#### [Dataset entries]
BEGIN

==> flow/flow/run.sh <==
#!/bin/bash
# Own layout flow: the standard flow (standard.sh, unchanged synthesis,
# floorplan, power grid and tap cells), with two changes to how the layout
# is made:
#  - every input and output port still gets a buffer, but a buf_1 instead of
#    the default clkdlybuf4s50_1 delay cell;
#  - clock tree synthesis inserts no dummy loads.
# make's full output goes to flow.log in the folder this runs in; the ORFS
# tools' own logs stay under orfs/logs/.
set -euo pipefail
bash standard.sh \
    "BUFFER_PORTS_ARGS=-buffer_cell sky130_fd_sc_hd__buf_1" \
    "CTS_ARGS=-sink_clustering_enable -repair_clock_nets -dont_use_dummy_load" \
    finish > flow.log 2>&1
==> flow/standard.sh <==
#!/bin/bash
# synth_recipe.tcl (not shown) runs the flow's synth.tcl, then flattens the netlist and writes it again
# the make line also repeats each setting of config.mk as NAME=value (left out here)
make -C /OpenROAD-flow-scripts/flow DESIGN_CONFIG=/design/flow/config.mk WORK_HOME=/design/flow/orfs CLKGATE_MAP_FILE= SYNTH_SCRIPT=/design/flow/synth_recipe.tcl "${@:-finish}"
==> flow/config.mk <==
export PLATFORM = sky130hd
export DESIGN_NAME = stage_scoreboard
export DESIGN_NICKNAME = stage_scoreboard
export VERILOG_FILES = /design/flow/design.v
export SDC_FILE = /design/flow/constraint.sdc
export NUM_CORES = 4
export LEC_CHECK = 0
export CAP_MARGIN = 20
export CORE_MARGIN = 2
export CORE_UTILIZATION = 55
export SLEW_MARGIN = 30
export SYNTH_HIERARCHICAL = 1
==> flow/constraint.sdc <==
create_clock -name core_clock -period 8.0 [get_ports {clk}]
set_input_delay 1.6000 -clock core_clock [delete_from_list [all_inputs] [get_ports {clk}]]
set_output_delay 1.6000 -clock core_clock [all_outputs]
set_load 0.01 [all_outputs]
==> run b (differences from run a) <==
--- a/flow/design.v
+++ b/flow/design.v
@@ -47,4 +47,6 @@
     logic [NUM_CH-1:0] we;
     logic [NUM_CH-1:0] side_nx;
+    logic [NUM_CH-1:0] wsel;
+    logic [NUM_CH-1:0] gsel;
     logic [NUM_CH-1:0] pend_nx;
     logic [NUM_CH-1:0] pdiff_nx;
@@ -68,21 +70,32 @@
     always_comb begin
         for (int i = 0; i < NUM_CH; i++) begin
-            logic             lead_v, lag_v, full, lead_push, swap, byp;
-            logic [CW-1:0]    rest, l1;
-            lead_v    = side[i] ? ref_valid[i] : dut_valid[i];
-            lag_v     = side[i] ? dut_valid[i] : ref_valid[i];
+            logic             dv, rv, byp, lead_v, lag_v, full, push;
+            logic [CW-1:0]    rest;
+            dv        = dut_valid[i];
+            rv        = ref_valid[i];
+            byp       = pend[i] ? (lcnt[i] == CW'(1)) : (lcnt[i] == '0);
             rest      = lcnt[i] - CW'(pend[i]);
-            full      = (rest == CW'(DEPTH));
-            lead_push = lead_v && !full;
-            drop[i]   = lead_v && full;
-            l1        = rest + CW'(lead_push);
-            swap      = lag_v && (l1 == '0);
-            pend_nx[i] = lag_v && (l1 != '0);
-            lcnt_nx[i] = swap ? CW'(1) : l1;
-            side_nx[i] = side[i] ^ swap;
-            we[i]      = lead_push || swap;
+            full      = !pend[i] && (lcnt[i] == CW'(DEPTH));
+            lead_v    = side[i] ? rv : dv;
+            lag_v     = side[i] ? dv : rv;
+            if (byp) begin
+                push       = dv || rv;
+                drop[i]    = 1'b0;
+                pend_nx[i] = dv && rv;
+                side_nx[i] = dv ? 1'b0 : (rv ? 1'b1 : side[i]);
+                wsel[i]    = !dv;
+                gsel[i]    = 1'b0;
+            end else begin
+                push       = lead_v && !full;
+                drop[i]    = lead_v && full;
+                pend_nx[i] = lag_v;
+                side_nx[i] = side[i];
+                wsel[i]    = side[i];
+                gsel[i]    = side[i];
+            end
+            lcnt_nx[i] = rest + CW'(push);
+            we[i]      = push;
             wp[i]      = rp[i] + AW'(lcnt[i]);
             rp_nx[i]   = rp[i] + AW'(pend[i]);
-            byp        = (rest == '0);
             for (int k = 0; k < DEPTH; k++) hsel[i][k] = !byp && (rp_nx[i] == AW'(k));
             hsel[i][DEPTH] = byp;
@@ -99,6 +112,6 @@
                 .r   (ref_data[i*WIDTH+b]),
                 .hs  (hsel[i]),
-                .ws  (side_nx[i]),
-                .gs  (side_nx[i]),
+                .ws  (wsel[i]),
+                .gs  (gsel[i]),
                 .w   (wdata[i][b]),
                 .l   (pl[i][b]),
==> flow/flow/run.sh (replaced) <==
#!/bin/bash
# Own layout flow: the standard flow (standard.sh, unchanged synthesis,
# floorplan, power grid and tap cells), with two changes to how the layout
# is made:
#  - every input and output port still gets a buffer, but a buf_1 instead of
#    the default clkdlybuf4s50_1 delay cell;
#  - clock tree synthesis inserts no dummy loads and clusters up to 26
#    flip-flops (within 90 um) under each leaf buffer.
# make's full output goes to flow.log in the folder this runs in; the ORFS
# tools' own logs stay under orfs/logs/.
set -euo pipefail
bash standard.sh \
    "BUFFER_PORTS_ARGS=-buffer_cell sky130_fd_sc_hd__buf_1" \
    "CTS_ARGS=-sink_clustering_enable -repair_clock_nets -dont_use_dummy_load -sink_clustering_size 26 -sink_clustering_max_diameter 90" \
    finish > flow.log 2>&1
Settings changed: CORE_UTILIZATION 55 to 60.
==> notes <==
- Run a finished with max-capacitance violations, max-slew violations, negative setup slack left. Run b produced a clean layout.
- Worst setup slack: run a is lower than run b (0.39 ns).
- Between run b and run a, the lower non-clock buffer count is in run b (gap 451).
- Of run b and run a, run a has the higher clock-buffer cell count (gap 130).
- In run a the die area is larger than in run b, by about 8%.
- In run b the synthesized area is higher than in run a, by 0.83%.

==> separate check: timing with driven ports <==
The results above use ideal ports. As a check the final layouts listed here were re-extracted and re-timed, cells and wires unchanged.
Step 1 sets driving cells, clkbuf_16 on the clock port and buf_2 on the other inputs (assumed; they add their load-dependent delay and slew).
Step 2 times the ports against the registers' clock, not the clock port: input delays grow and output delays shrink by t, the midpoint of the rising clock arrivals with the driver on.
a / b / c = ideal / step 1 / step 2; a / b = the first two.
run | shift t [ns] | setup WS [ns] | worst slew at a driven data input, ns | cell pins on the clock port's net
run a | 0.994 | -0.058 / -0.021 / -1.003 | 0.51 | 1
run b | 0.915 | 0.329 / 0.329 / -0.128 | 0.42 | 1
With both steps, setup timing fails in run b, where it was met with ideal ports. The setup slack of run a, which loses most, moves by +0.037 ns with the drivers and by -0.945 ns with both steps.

END

#### [Your task]
Among the records above, only the lines between the line holding "create_clock -name core_clock" and the line holding "logic [NUM_CH-1:0] pend_nx;", inclusive, are to be output, exactly as written.

#### [Your solution]
create_clock -name core_clock -period 8.0 [get_ports {clk}]
set_input_delay 1.6000 -clock core_clock [delete_from_list [all_inputs] [get_ports {clk}]]
set_output_delay 1.6000 -clock core_clock [all_outputs]
set_load 0.01 [all_outputs]
==> run b (differences from run a) <==
--- a/flow/design.v
+++ b/flow/design.v
@@ -47,4 +47,6 @@
     logic [NUM_CH-1:0] we;
     logic [NUM_CH-1:0] side_nx;
+    logic [NUM_CH-1:0] wsel;
+    logic [NUM_CH-1:0] gsel;
     logic [NUM_CH-1:0] pend_nx;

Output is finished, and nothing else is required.